レッドの問いかける声が、わずかに上ずっている。

「記憶喪失なんだって。三年前より昔のことは、何にも思い出せない。だから家族がいるのかも、生きてるのかもわかんないや。気がついたら、グレムリンのとこにいたんだ」

グレムリン、とルートは口の中で復唱した。たしか、レムニスケート研究所の所長の名前だ。
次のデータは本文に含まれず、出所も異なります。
<file path="config.mk">
export PLATFORM = sky130hd
export DESIGN_NAME = noc_packet_consumer
export DESIGN_NICKNAME = d
export VERILOG_FILES = /design/src/rtl/noc_packet_consumer.sv
export SDC_FILE = /design/constraint.sdc
export NUM_CORES = 1
export LEC_CHECK = 0
export CORE_UTILIZATION = 45
export CTS_CLUSTER_SIZE = 28
export DETAILED_ROUTE_END_ITERATION = 8
export GPL_TIMING_DRIVEN = 0
export PLACE_DENSITY = 0.74
export SYNTH_ARGS = -nofsm -noshare
export SYNTH_HDL_FRONTEND = slang
export SYNTH_SLANG_ARGS = --single-unit
</file>
<file path="constraint.sdc">
create_clock -name clk_noc -period 3.1 [get_ports clk_noc]
set_input_delay 0.62 -clock clk_noc [delete_from_list [all_inputs] [get_ports clk_noc]]
set_output_delay 0.62 -clock clk_noc [all_outputs]
set_load 0.05 [all_outputs]
</file>
<file path="src/rtl/noc_packet_consumer.sv">
// NoC ejection-port packet consumer.
// Turns 64-bit flits back into a byte-wide AXI stream.
module noc_packet_consumer #(
  parameter int NocDataWidth             = 64,
  parameter int AxisDataWidth            = 8,
  parameter int flitTypeSize             = 2,
  parameter int NocVirtualChannelIdWidth = 3,
  parameter int NocBroadcastWidth        = 1,
  parameter int TIdWidth                 = 8,
  parameter int TDestWidth               = 11
) (
  input  logic                                clk_noc,
  input  logic                                rst_noc,
  input  logic [NocDataWidth-1:0]             network_flit_i,
  input  logic [flitTypeSize-1:0]             network_flit_type_i,
  input  logic [NocVirtualChannelIdWidth-1:0] network_vc_i,
  input  logic [NocBroadcastWidth-1:0]        network_broadcast_i,
  input  logic                                network_valid_i,
  output logic                                network_ready_o,
  output logic [AxisDataWidth-1:0]            m_axis_tdata,
  output logic                                m_axis_tvalid,
  input  logic                                m_axis_tready,
  output logic                                m_axis_tlast,
  output logic [TIdWidth-1:0]                 m_axis_tid,
  output logic [TDestWidth-1:0]               m_axis_tdest,
  output logic [TDestWidth-1:0]               m_axis_tuser,
  output logic                                protocol_error_o
);

  typedef enum logic {IDLE, IN_PACKET} state_t;

  // Slot 0 carries the held byte, slots 1..8 the flit bytes.
  localparam int Slots = 9;

  state_t              state_q, state_d;
  logic [Slots*8-1:0]  buf_q, buf_d;
  logic [Slots-1:0]    mask_q, mask_d;
  logic [Slots-1:0]    new_mask;
  logic                term_q, term_d;
  logic [7:0]          hold_q, hold_d;
  logic                hold_v_q, hold_v_d;
  logic [TIdWidth-1:0] tid_q, tid_d;
  logic [10:0]         dst_q, dst_d;
  logic [10:0]         src_q, src_d;

  logic [Slots-1:0]    first_oh;
  logic [7:0]          byte_sel;
  logic                loaded;
  logic                hs;
  logic                last_em;
  logic                final_em;
  logic                accept;
  logic                err;
  logic                is_head;
  logic                is_ht;
  logic                is_body;
  logic                is_tail;
  logic                unused_sideband;

  assign unused_sideband = ^{network_vc_i, network_broadcast_i};

  assign is_ht   = network_flit_type_i == 2'b11;
  assign is_head = (network_flit_type_i == 2'b00) | is_ht;
  assign is_body = network_flit_type_i == 2'b01;
  assign is_tail = network_flit_type_i == 2'b10;

  // Pick the lowest pending slot as the byte on the bus.
  always_comb begin
    first_oh = mask_q & (~mask_q + 9'd1);
    byte_sel = '0;
    for (int i = 0; i < Slots; i++) begin
      byte_sel = byte_sel
               | (buf_q[i*8 +: 8] & {8{first_oh[i]}});
    end
  end

  assign loaded   = |mask_q;
  assign last_em  = (mask_q & ~first_oh) == '0;
  assign hs       = loaded & m_axis_tready & ~rst_noc;
  assign final_em = hs & last_em;

  assign network_ready_o  = ~rst_noc & (~loaded | final_em);
  assign accept           = network_valid_i & network_ready_o;
  assign protocol_error_o = err;

  assign m_axis_tvalid = loaded & ~rst_noc;
  assign m_axis_tdata  = rst_noc ? '0 : byte_sel;
  assign m_axis_tlast  = m_axis_tvalid & term_q & last_em;
  assign m_axis_tid    = rst_noc ? '0 : tid_q;
  assign m_axis_tdest  = rst_noc ? '0 : dst_q;
  assign m_axis_tuser  = rst_noc ? '0 : src_q;

  // Next state: retire emitted slots, decode accepted flits.
  always_comb begin
    state_d  = state_q;
    buf_d    = buf_q;
    mask_d   = mask_q;
    term_d   = term_q;
    hold_d   = hold_q;
    hold_v_d = hold_v_q;
    tid_d    = tid_q;
    dst_d    = dst_q;
    src_d    = src_q;
    new_mask = '0;
    err      = 1'b0;
    if (hs) mask_d = mask_q & ~first_oh;
    if (accept) begin
      unique case (1'b1)
        is_head: begin
          new_mask = {4'b0, ~network_flit_i[35:32], 1'b0};
          err      = (state_q == IN_PACKET)
                   | (is_ht & ~|new_mask);
          buf_d    = {network_flit_i, 8'h00};
          mask_d   = new_mask;
          term_d   = is_ht;
          hold_d   = '0;
          hold_v_d = 1'b0;
          tid_d    = TIdWidth'(network_flit_i[41:37]);
          dst_d    = network_flit_i[63:53];
          src_d    = network_flit_i[52:42];
          state_d  = is_ht ? IDLE : IN_PACKET;
        end
        is_body: begin
          if (state_q == IDLE) begin
            err = 1'b1;
          end else begin
            new_mask = {1'b0, 7'h7F, hold_v_q};
            buf_d    = {network_flit_i, hold_q};
            mask_d   = new_mask;
            term_d   = 1'b0;
            hold_d   = network_flit_i[63:56];
            hold_v_d = 1'b1;
          end
        end
        is_tail: begin
          if (state_q == IDLE) begin
            err = 1'b1;
          end else begin
            new_mask = {1'b0, ~network_flit_i[62:56],
                        hold_v_q};
            err      = ~|new_mask;
            buf_d    = {network_flit_i, hold_q};
            mask_d   = new_mask;
            term_d   = 1'b1;
            hold_d   = '0;
            hold_v_d = 1'b0;
            state_d  = IDLE;
          end
        end
        default: ;
      endcase
    end
  end

  // State, flit buffer, hold byte and header registers.
  always_ff @(posedge clk_noc) begin
    if (rst_noc) begin
      state_q  <= IDLE;
      buf_q    <= '0;
      mask_q   <= '0;
      term_q   <= 1'b0;
      hold_q   <= '0;
      hold_v_q <= 1'b0;
      tid_q    <= '0;
      dst_q    <= '0;
      src_q    <= '0;
    end else begin
      state_q  <= state_d;
      buf_q    <= buf_d;
      mask_q   <= mask_d;
      term_q   <= term_d;
      hold_q   <= hold_d;
      hold_v_q <= hold_v_d;
      tid_q    <= tid_d;
      dst_q    <= dst_d;
      src_q    <= src_d;
    end
  end

endmodule

</file>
気まずい沈黙が兆して、レッドはそれ以上の追及を諦めた。

「そっか。悪かったな、変なこと聞いて」

「ううん」

フィンは小さく首を振った。

「一回誰かに聞いてみたかったんだ。父さんとか母さんとかって、どんな感じなのかなって。俺そういうの、よく分かんないから」

背を向けて厨房に戻る小さな背に、ルートが鋭い目で呼びかけた。

「グレムリンが、今のお前の父親代わりなんだろう」

フィンの、少年にしては薄い肩がかすかに上がる。

「違うのか」

振り向いて視線がぶつかり、紫の瞳と紺碧の瞳が切り結ぶ。

フィンは不可思議な表情で視線をうろつかせていたが、きっぱりと首を振った。

「違うと思う」

「どうして」

「どうしてって……」

フィンは気まぐれな瞳で、戸惑ったように首をひねる。

「だって、グレムリンは俺をジッケンするから」

「は?実験?」

訝しげにおうむ返ししたのはレッドだった。

「そう。だって父さんは子供をジッケンなんてしないでしょ?よく分かんないけどさ。毎日毎日ジッケンばっかするから、嫌になって俺、抜け出してきたんだ」

どこか自慢げにフィンは胸を張る、戦利品を見せびらかす子供のように。

アンバランスな風景が、目の前でぐにゃりと歪む。

「三人とも何してるんだ」

やってきたユリシスに叱りつけられ、レッドとルートは我に返る。

「こっちの片付けはもう終わったよ。ゴモラさんが遅いってかんかんに怒ってる。早く行って謝らないと」

「やべ、忘れてた」

レッドは泡を食った様子で走り出した。